- Material supplied -
_____

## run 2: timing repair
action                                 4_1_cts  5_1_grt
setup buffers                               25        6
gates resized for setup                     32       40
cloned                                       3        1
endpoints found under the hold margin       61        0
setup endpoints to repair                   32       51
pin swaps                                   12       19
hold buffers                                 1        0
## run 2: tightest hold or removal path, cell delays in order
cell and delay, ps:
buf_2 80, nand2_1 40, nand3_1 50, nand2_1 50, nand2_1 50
<file path="config.mk">
export PLATFORM = sky130hd
export DESIGN_NAME = pc_sequencer_flat
export DESIGN_NICKNAME = d
export VERILOG_FILES = /design/src/rtl/pc_sequencer_if.sv /design/src/rtl/pc_sequencer.sv /design/src/flat_wrapper.sv
export SDC_FILE = /design/constraint.sdc
export NUM_CORES = 1
export LEC_CHECK = 0
export ABC_AREA = 1
export CAP_MARGIN = 30
export CORE_UTILIZATION = 45
export CTS_CLUSTER_DIAMETER = 200
export DETAILED_ROUTE_END_ITERATION = 10
export PLACE_DENSITY = 0.84
export RECOVER_POWER = 50
export SETUP_SLACK_MARGIN = 0.05
export SYNTH_ARGS = -nofsm -noshare
export SYNTH_HDL_FRONTEND = slang
export SYNTH_SLANG_ARGS = --single-unit
</file>
<file path="constraint.sdc">
create_clock -name CLK -period 1.8 [get_ports CLK]
set_clock_uncertainty 0.05 [all_clocks]
set_input_delay 0.36 -clock CLK [delete_from_list [all_inputs] [get_ports CLK]]
set_output_delay 0.36 -clock CLK [all_outputs]
set_load 0.1 [all_outputs]
</file>
<file path="src/rtl/pc_sequencer_if.sv">
// Fetch-control bundle between the pipeline front end and the PC sequencer.
// The master drives redirect/handshake requests, the slave returns fetch state.
interface pc_sequencer_if #(
  parameter int unsigned WIDTH = 32
);
  logic             stall;
  logic             input_flag;
  logic             output_flag;
  logic             insert;
  logic             branch_taken;
  logic [WIDTH-1:0] branch_target;
  logic             jump;
  logic [WIDTH-1:0] jump_target;
  logic             exc;
  logic             halt;
  logic [WIDTH-1:0] pc_out;
  logic [WIDTH-1:0] pc_next_seq;
  logic [WIDTH-1:0] epc;
  logic             io_wait;
  logic             io_timeout;
  logic             halted;

  modport master (
    output stall, input_flag, output_flag, insert,
    output branch_taken, branch_target, jump, jump_target,
    output exc, halt,
    input  pc_out, pc_next_seq, epc, io_wait, io_timeout, halted
  );

  modport slave (
    input  stall, input_flag, output_flag, insert,
    input  branch_taken, branch_target, jump, jump_target,
    input  exc, halt,
    output pc_out, pc_next_seq, epc, io_wait, io_timeout, halted
  );
endinterface

</file>
<file path="src/rtl/pc_sequencer.sv">
// Program-counter sequencer for the fetch stage: sequential step, redirects,
// exceptions, bounded I/O acknowledge wait with timeout trap, and halt.
module pc_sequencer #(
  parameter int unsigned      WIDTH        = 32,
  parameter int unsigned      STEP         = 4,
  parameter logic [WIDTH-1:0] RESET_VECTOR = '0,
  parameter logic [WIDTH-1:0] EXC_VECTOR   = WIDTH'(32'h0000_0080),
  parameter int unsigned      IO_TIMEOUT   = 5
) (
  input logic          CLK,
  input logic          reset,
  pc_sequencer_if.slave bus
);

  localparam int unsigned    CW       = $clog2(IO_TIMEOUT) + 1;
  localparam logic [CW-1:0]  CNT_LAST = CW'(IO_TIMEOUT - 1);

  typedef enum logic [1:0] {
    ST_RUN     = 2'd0,
    ST_IO_WAIT = 2'd1,
    ST_HALTED  = 2'd2
  } state_t;

  state_t           state_reg;
  logic [WIDTH-1:0] pc_reg;
  logic [WIDTH-1:0] epc_reg;
  logic [CW-1:0]    cnt_reg;
  logic             io_timeout_reg;

  logic [WIDTH-1:0] pc_seq_next;
  logic [WIDTH-1:0] jump_aligned;
  logic [WIDTH-1:0] branch_aligned;
  logic             io_req;
  logic             unused_bits;

  assign pc_seq_next    = pc_reg + WIDTH'(STEP);
  assign jump_aligned   = {bus.jump_target[WIDTH-1:2], 2'b00};
  assign branch_aligned = {bus.branch_target[WIDTH-1:2], 2'b00};
  assign io_req         = bus.input_flag | bus.output_flag;
  assign unused_bits    = ^{bus.jump_target[1:0], bus.branch_target[1:0]};

  always_ff @(posedge CLK) begin
    if (reset) begin
      state_reg      <= ST_RUN;
      pc_reg         <= RESET_VECTOR;
      epc_reg        <= '0;
      cnt_reg        <= '0;
      io_timeout_reg <= 1'b0;
    end else begin
      io_timeout_reg <= 1'b0;
      case (state_reg)
        ST_RUN: begin
          // Exception outranks halt so a faulting instruction is never lost.
          if (bus.exc) begin
            epc_reg <= pc_reg;
            pc_reg  <= EXC_VECTOR;
          end else if (bus.halt) begin
            state_reg <= ST_HALTED;
          end else if (bus.jump) begin
            pc_reg <= jump_aligned;
          end else if (bus.branch_taken) begin
            pc_reg <= branch_aligned;
          end else if (bus.stall) begin
            pc_reg <= pc_reg;
          end else if (io_req && !bus.insert) begin
            state_reg <= ST_IO_WAIT;
            cnt_reg   <= '0;
          end else begin
            pc_reg <= pc_seq_next;
          end
        end

        ST_IO_WAIT: begin
          // An acknowledge arriving on the expiry cycle still completes the transfer.
          if (bus.exc) begin
            epc_reg   <= pc_reg;
            pc_reg    <= EXC_VECTOR;
            state_reg <= ST_RUN;
            cnt_reg   <= '0;
          end else if (bus.insert) begin
            pc_reg    <= pc_seq_next;
            state_reg <= ST_RUN;
            cnt_reg   <= '0;
          end else if (cnt_reg == CNT_LAST) begin
            io_timeout_reg <= 1'b1;
            epc_reg        <= pc_reg;
            pc_reg         <= EXC_VECTOR;
            state_reg      <= ST_RUN;
            cnt_reg        <= '0;
          end else begin
            cnt_reg <= cnt_reg + CW'(1);
          end
        end

        ST_HALTED: begin
          state_reg <= ST_HALTED;
        end

        default: begin
          state_reg <= ST_RUN;
          cnt_reg   <= '0;
        end
      endcase
    end
  end

  assign bus.pc_out      = pc_reg;
  assign bus.pc_next_seq = pc_seq_next;
  assign bus.epc         = epc_reg;
  assign bus.io_wait     = (state_reg == ST_IO_WAIT);
  assign bus.halted      = (state_reg == ST_HALTED);
  assign bus.io_timeout  = io_timeout_reg;

endmodule

</file>
<file path="src/flat_wrapper.sv">
// flat-port wrapper written by rule: the top's interface ports become plain ports
module pc_sequencer_flat 
#(
  parameter int unsigned      WIDTH        = 32,
  parameter int unsigned      STEP         = 4,
  parameter logic [WIDTH-1:0] RESET_VECTOR = '0,
  parameter logic [WIDTH-1:0] EXC_VECTOR   = WIDTH'(32'h0000_0080),
  parameter int unsigned      IO_TIMEOUT   = 5
)
  (CLK, reset, bus_stall, bus_input_flag, bus_output_flag, bus_insert, bus_branch_taken, bus_branch_target, bus_jump, bus_jump_target, bus_exc, bus_halt, bus_pc_out, bus_pc_next_seq, bus_epc, bus_io_wait, bus_io_timeout, bus_halted);
  pc_sequencer_if #(.WIDTH(WIDTH)) bus_i ();
  input logic CLK;
  input logic reset;
  input wire logic [$bits(bus_i.stall)-1:0] bus_stall;
  input wire logic [$bits(bus_i.input_flag)-1:0] bus_input_flag;
  input wire logic [$bits(bus_i.output_flag)-1:0] bus_output_flag;
  input wire logic [$bits(bus_i.insert)-1:0] bus_insert;
  input wire logic [$bits(bus_i.branch_taken)-1:0] bus_branch_taken;
  input wire logic [$bits(bus_i.branch_target)-1:0] bus_branch_target;
  input wire logic [$bits(bus_i.jump)-1:0] bus_jump;
  input wire logic [$bits(bus_i.jump_target)-1:0] bus_jump_target;
  input wire logic [$bits(bus_i.exc)-1:0] bus_exc;
  input wire logic [$bits(bus_i.halt)-1:0] bus_halt;
  output wire logic [$bits(bus_i.pc_out)-1:0] bus_pc_out;
  output wire logic [$bits(bus_i.pc_next_seq)-1:0] bus_pc_next_seq;
  output wire logic [$bits(bus_i.epc)-1:0] bus_epc;
  output wire logic [$bits(bus_i.io_wait)-1:0] bus_io_wait;
  output wire logic [$bits(bus_i.io_timeout)-1:0] bus_io_timeout;
  output wire logic [$bits(bus_i.halted)-1:0] bus_halted;
  assign bus_i.stall = bus_stall;
  assign bus_i.input_flag = bus_input_flag;
  assign bus_i.output_flag = bus_output_flag;
  assign bus_i.insert = bus_insert;
  assign bus_i.branch_taken = bus_branch_taken;
  assign bus_i.branch_target = bus_branch_target;
  assign bus_i.jump = bus_jump;
  assign bus_i.jump_target = bus_jump_target;
  assign bus_i.exc = bus_exc;
  assign bus_i.halt = bus_halt;
  assign bus_pc_out = bus_i.pc_out;
  assign bus_pc_next_seq = bus_i.pc_next_seq;
  assign bus_epc = bus_i.epc;
  assign bus_io_wait = bus_i.io_wait;
  assign bus_io_timeout = bus_i.io_timeout;
  assign bus_halted = bus_i.halted;
  pc_sequencer #(.WIDTH(WIDTH), .STEP(STEP), .RESET_VECTOR(RESET_VECTOR), .EXC_VECTOR(EXC_VECTOR), .IO_TIMEOUT(IO_TIMEOUT)) u_core (.CLK(CLK), .reset(reset), .bus(bus_i));
endmodule
</file>
File: src/rtl/rv32i_types.sv
// Shared RV32I types; holds the memory-arbiter state encoding and default line width.
package rv32i_types;

  typedef logic [31:0] rv32i_word;

  typedef enum logic [1:0] {
    IDLE,
    BUSY_A,
    BUSY_B
  } arb_state_t;

  localparam int LINE_W_DEFAULT = 256;

endpackage

File: src/rtl/arb_grant_counter.sv
// Wrapping 32-bit event counter with asynchronous active-low clear.
module arb_grant_counter
  import rv32i_types::*;
(
  input  logic      clk,
  input  logic      rst_n,
  input  logic      inc,
  output rv32i_word count
);

  always_ff @(posedge clk or negedge rst_n) begin
    if (!rst_n) begin
      count <= '0;
    end else if (inc) begin
      count <= count + 32'd1;
    end
  end

endmodule

File: src/rtl/mem_arbiter.sv
// Round-robin arbiter granting whole cache-line transactions on one memory port
// to the I-side (A, read-only) and D-side (B, read/write) miss paths.
module mem_arbiter
  import rv32i_types::*;
#(
  parameter int LINE_W = LINE_W_DEFAULT,
  parameter int ADDR_W = 32
) (
  input  logic              clk,
  input  logic              rst_n,
  input  logic              a_read,
  input  logic [ADDR_W-1:0] a_address,
  output logic [LINE_W-1:0] a_rdata,
  output logic              a_resp,
  input  logic              b_read,
  input  logic              b_write,
  input  logic [ADDR_W-1:0] b_address,
  input  logic [LINE_W-1:0] b_wdata,
  output logic [LINE_W-1:0] b_rdata,
  output logic              b_resp,
  output logic              pmem_read,
  output logic              pmem_write,
  output logic [ADDR_W-1:0] pmem_address,
  output logic [LINE_W-1:0] pmem_wdata,
  input  logic [LINE_W-1:0] pmem_rdata,
  input  logic              pmem_resp,
  output logic [31:0]       grant_cnt_a,
  output logic [31:0]       grant_cnt_b
);

  arb_state_t state, state_next;
  logic       last_b;
  logic       write_op;
  logic       b_req;
  logic       grant_a;
  logic       grant_b;

  assign b_req = b_read | b_write;

  always_comb begin
    state_next = state;
    grant_a    = 1'b0;
    grant_b    = 1'b0;
    case (state)
      IDLE: begin
        // On a tie the port that did not win last time goes next.
        if (a_read && b_req) begin
          grant_a = last_b;
          grant_b = !last_b;
        end else begin
          grant_a = a_read;
          grant_b = b_req;
        end
        if (grant_a) state_next = BUSY_A;
        if (grant_b) state_next = BUSY_B;
      end
      BUSY_A, BUSY_B: begin
        if (pmem_resp) state_next = IDLE;
      end
      default: state_next = IDLE;
    endcase
  end

  always_ff @(posedge clk or negedge rst_n) begin
    if (!rst_n) begin
      state        <= IDLE;
      last_b       <= 1'b0;
      write_op     <= 1'b0;
      pmem_address <= '0;
      pmem_wdata   <= '0;
    end else begin
      state <= state_next;
      if (grant_a) begin
        last_b       <= 1'b0;
        write_op     <= 1'b0;
        pmem_address <= a_address;
      end
      // A simultaneous b_read is ignored when b_write is set: write wins.
      if (grant_b) begin
        last_b       <= 1'b1;
        write_op     <= b_write;
        pmem_address <= b_address;
        pmem_wdata   <= b_wdata;
      end
    end
  end

  assign pmem_read  = (state != IDLE) && !write_op;
  assign pmem_write = (state != IDLE) && write_op;

  assign a_resp  = (state == BUSY_A) && pmem_resp;
  assign b_resp  = (state == BUSY_B) && pmem_resp;
  assign a_rdata = a_resp ? pmem_rdata : '0;
  assign b_rdata = b_resp ? pmem_rdata : '0;

  arb_grant_counter u_cnt_a (
    .clk   (clk),
    .rst_n (rst_n),
    .inc   (a_resp),
    .count (grant_cnt_a)
  );

  arb_grant_counter u_cnt_b (
    .clk   (clk),
    .rst_n (rst_n),
    .inc   (b_resp),
    .count (grant_cnt_b)
  );

endmodule
File: config.mk
export PLATFORM = sky130hd
export DESIGN_NAME = mem_arbiter
export DESIGN_NICKNAME = d
export VERILOG_FILES = /design/src/rtl/rv32i_types.sv /design/src/rtl/arb_grant_counter.sv /design/src/rtl/mem_arbiter.sv
export SDC_FILE = /design/constraint.sdc
export NUM_CORES = 1
export LEC_CHECK = 0
export CAP_MARGIN = 20
export CORE_AREA = 2 2 562 564
export DETAILED_ROUTE_END_ITERATION = 8
export DIE_AREA = 0 0 564 566
export MAX_ROUTING_LAYER = met4
export PLACE_DENSITY_LB_ADDON = 0.08
export SKIP_LAST_GASP = 1
export SYNTH_ARGS = -nofsm -noshare
export SYNTH_HDL_FRONTEND = slang
export SYNTH_SLANG_ARGS = --single-unit
File: constraint.sdc
create_clock -name clk -period 2 [get_ports clk]
set_clock_uncertainty 0.05 [all_clocks]
set_input_delay 0.4 -clock clk [delete_from_list [all_inputs] [get_ports clk]]
set_output_delay 0.4 -clock clk [all_outputs]
set_load 0.03 [all_outputs]
=== Yosys cells after proc, flatten, opt, wreduce, memory -nomap -nowiden ===
Cells that the tools add are included.

* Register bits: 356
* Word-level logic and storage cells: 43

* Add/subtract/negate cells: 2
* Equality and inequality tests: 4
* Mux-type cells: 17
* Bitwise operators: 1
* Reduce and logical (&&, ||, !) cells: 12

{| class="wikitable"
|+ Operators by type and width
! kind !! number
|-
| 256-bit two-way mux || 2
|-
| 32-bit by 1-bit adder with 32-bit output (second input constant) || 2
|-
| 32-bit two-way mux || 2
|-
| 1-bit two-way mux || 9
|-
| 2-bit two-way mux || 3
|-
| 1-bit logical AND || 5
|-
| 2-bit one-hot mux with 2 select lines || 1
|-
| 2-bit nonzero test || 2
|-
| 3-bit inequality test (second input constant) || 1
|-
| 2-bit by 1-bit equality test with 1-bit output (second input constant) || 1
|-
| 2-bit equality test (second input constant) || 1
|-
| 1-bit zero test || 2
|-
| 2-bit zero test || 1
|-
| 2-bit inequality test (second input constant) || 1
|-
| 2-bit AND reduction || 1
|-
| 2-bit OR reduction || 1
|-
| 1-bit OR || 1
|}

=== Depth between registers and ports, before layout ===
Gate-level depths: netlist (run 1).

* Depth after elaboration: 7
* Depth in mapped cells: 8
* Depth with buffers taken out: 6

=== Modules after synthesis ===
Synthesis (run 1) repeated with hierarchy kept, for this count alone.

* Cell total of the unflattened synthesis: 1656
* Area total of the unflattened synthesis: 18201.2 sq um

{| class="wikitable"
|+ Modules (own cells, without submodules)
! module !! instances !! cells an instance !! area each (sq um)
|-
| mem_arbiter || 1 || 1410 || 15303.4
|-
| arb_grant_counter || 2 || 123 || 1448.9
|}

=== Worst setup path before layout (run 1) ===
OpenSTA, ideal clock, no wires.

* Path kind: register to output
* Start: register state[0]
* End: output b_rdata[100]
* Arrival time: 1543 ps
* Required time: 1550 ps
* Setup slack: 7 ps
* Cell stages (with the launch flop): 6
* Path buffers: 2
* Cells stage by stage: dfrtp_1 inv_1 ha_1 clkbuf_1 clkbuf_1 and3_1

* Cells in the longest elaborated chain, start to end: 3

{| class="wikitable"
|+ Ends and longest elaborated chain
! item !! line !! RTL
|-
| start, declared || mem_arbiter.sv:31 || <nowiki>arb_state_t state, state_next;</nowiki>
|-
| start signal, assigned || mem_arbiter.sv:72 || <nowiki>state <= state_next;</nowiki>
|-
| 2-bit equality test || mem_arbiter.sv:92 || <nowiki>assign b_resp = (state == BUSY_B) && pmem_resp;</nowiki>
|-
| 1-bit logical AND || mem_arbiter.sv:92 ||
|-
| 256-bit two-way mux || mem_arbiter.sv:94 || <nowiki>assign b_rdata = b_resp ? pmem_rdata : '0;</nowiki>
|-
| end, declared || mem_arbiter.sv:19 || <nowiki>output logic [LINE_W-1:0] b_rdata,</nowiki>
|}

No other way between the ends.

=== Worst setup path in the final report (run 1) ===
* Start: register state[1]
* End: output b_rdata[63]

Same word-level chain as after synthesis.

==> results list, run 1 <==
- Status: finished, violations left
- The checks that failed: negative setup slack.
- Startpoint of the worst register-to-register path: state[0]$_DFFE_PN0P_
- In the final routed layout, each cell accounts on average for 25.9 um.
* Synth Cell Area: 17900 um^2
* Ranking of synthesized cells by area: sky130_fd_sc_hd__dfrtp_1 (50%), sky130_fd_sc_hd__and3_1 (18%), sky130_fd_sc_hd__nand2_1 (17%), sky130_fd_sc_hd__clkbuf_1 (2.8%), sky130_fd_sc_hd__mux2i_1 (1.8%)
* Post-synthesis cell type with the largest combined area: sky130_fd_sc_hd__dfrtp_1
* Final non-filler cell area: 47100 um^2
- The clock reaches the later pin of the worst-skew pair after 0.63 ns.
* Sequential-to-total area share from yosys stat: 49.8%
* Number of DRC markers after the initial detailed-route iteration: 1026
- Cell leakage power: 20.7 nW
* Worst reg2reg path depth: 10
- Layout cells sized above 1: 29.6%
- In this run switching power makes up 45.7% of total power.
- The worst setup path is launched from a flop.
- The top cell type by area accounts for 49.8% of the synthesized area.
* Slew @ Worst Pin: 0.517 ns
* Clock share of power: 16.9%
* Via count of the first global-routing pass: 24040
- Width of the die: 564 um
- Max-cap violations: 0
- Number of synthesized register bits: 356
- Final Max Slew Viols: 0
- Dividing total power by cell area gives a power density of 1230 nW/um^2.
* Final sum of negative setup slack: -369.18 ns
- Post-detailed-placement half-perimeter wirelength: 175000 um
- Setup repair after global routing could not meet its margin everywhere.
- Ratio of final minimum period to clock period: 134%
- Critical path destination: b_rdata[63]
* Total iterations of the first detailed-routing run: 4
* Routability Congestion: 0.792
* Inserted Clock Buffers: 51
- The number of different library cells used by synthesis comes to 35.
* Global-route wire length before repair: 260000 um
* Final setup slack of the worst path: -0.672 ns
- CTS built an H-tree with a depth of 2.
- Vias after detailed routing: 22362
- Core Footprint: 313000 um^2
* Net load switching power: 0.0264 W
- Setup violations remaining at the end of the flow were counted as 913.
* Synthesized instance count: 2129
- Most frequent cells after synthesis: sky130_fd_sc_hd__nand2_1 (828), sky130_fd_sc_hd__and3_1 (522), sky130_fd_sc_hd__dfrtp_1 (356), sky130_fd_sc_hd__clkbuf_1 (132), sky130_fd_sc_hd__buf_2 (46)
- Data on the critical path arrives at its endpoint at 2.22 ns.
- For this run, the number of Yosys warnings is 0.
- The initial antenna violation count is 97.
- The most used flip-flop cell after synthesis is sky130_fd_sc_hd__dfrtp_1.
- Critical-path maximum fanout: 8
- Entering global routing, the biggest net connects 60 pins.
- Reg2reg setup slack: -0.37 ns
- Syn Area/Cell: 8.40 um^2
- Worst r2r dst: u_cnt_b.count[21]$_DFFE_PN0P_
- The die is 566 um tall.
- The count of final hold-check violations came to 0.
- VDD sags by at most 0.000546 V.
- DP Area: 43300 um^2
- Data required time of the critical path: 1.55 ns
* Min cycle time layout: 2.67 ns
- 1450 I/O pins were placed.
- Worst relative slew slack: 65.4%
- Tracing the worst setup path back leads to its startpoint at state[1]$_DFFE_PN0P_.
* CTS Buffer Depth: 3
- The total overflow left after global routing is 0.
* EDFF count, synth: 0
* Type of the worst min-delay path: input pin to async pin
- Sink count of the clock tree: 356
- TritonCTS built the clock tree.
* Clock-pin slew of the registers on the worst-case setup and hold paths: 0.06 ns
- Pint: 0.0314 W
- Ratio of routed vias to standard cells: 2.81
* Logic gate share of total power: 62.4%
- Detailed-route wire length: 206000 um
- Total nets after synthesis: 2716
- Counting flops with an async set or reset pin after synthesis yields a share of 100%.
* Global-route usage over all layers: 12.8%
* Critical path capture point type: primary output
* Root buffer cell: sky130_fd_sc_hd__clkbuf_16
* Residual antenna-violating net count after detailed routing: 0
* Sequential fraction of design power: 20.7%
* DRC violations left: 0
- The critical path in this run is classified as flop to primary output.
* Standard-cell rows: 206
- In the post-synthesis netlist, the cell with the most instances is sky130_fd_sc_hd__nand2_1.
- Highest attainable clock frequency: 374 MHz
* Net count, final: 4305
* Initial core utilization: 5.71%
- The die covers 319000 um^2.
- Post-synthesis to final-layout area growth: 163%
* Port Buffers: 1449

_____

- Action item -
Scan the entries above. Copy each line that has the string "Modules".

- Response to this task -
=== Modules after synthesis ===
|+ Modules (own cells, without submodules)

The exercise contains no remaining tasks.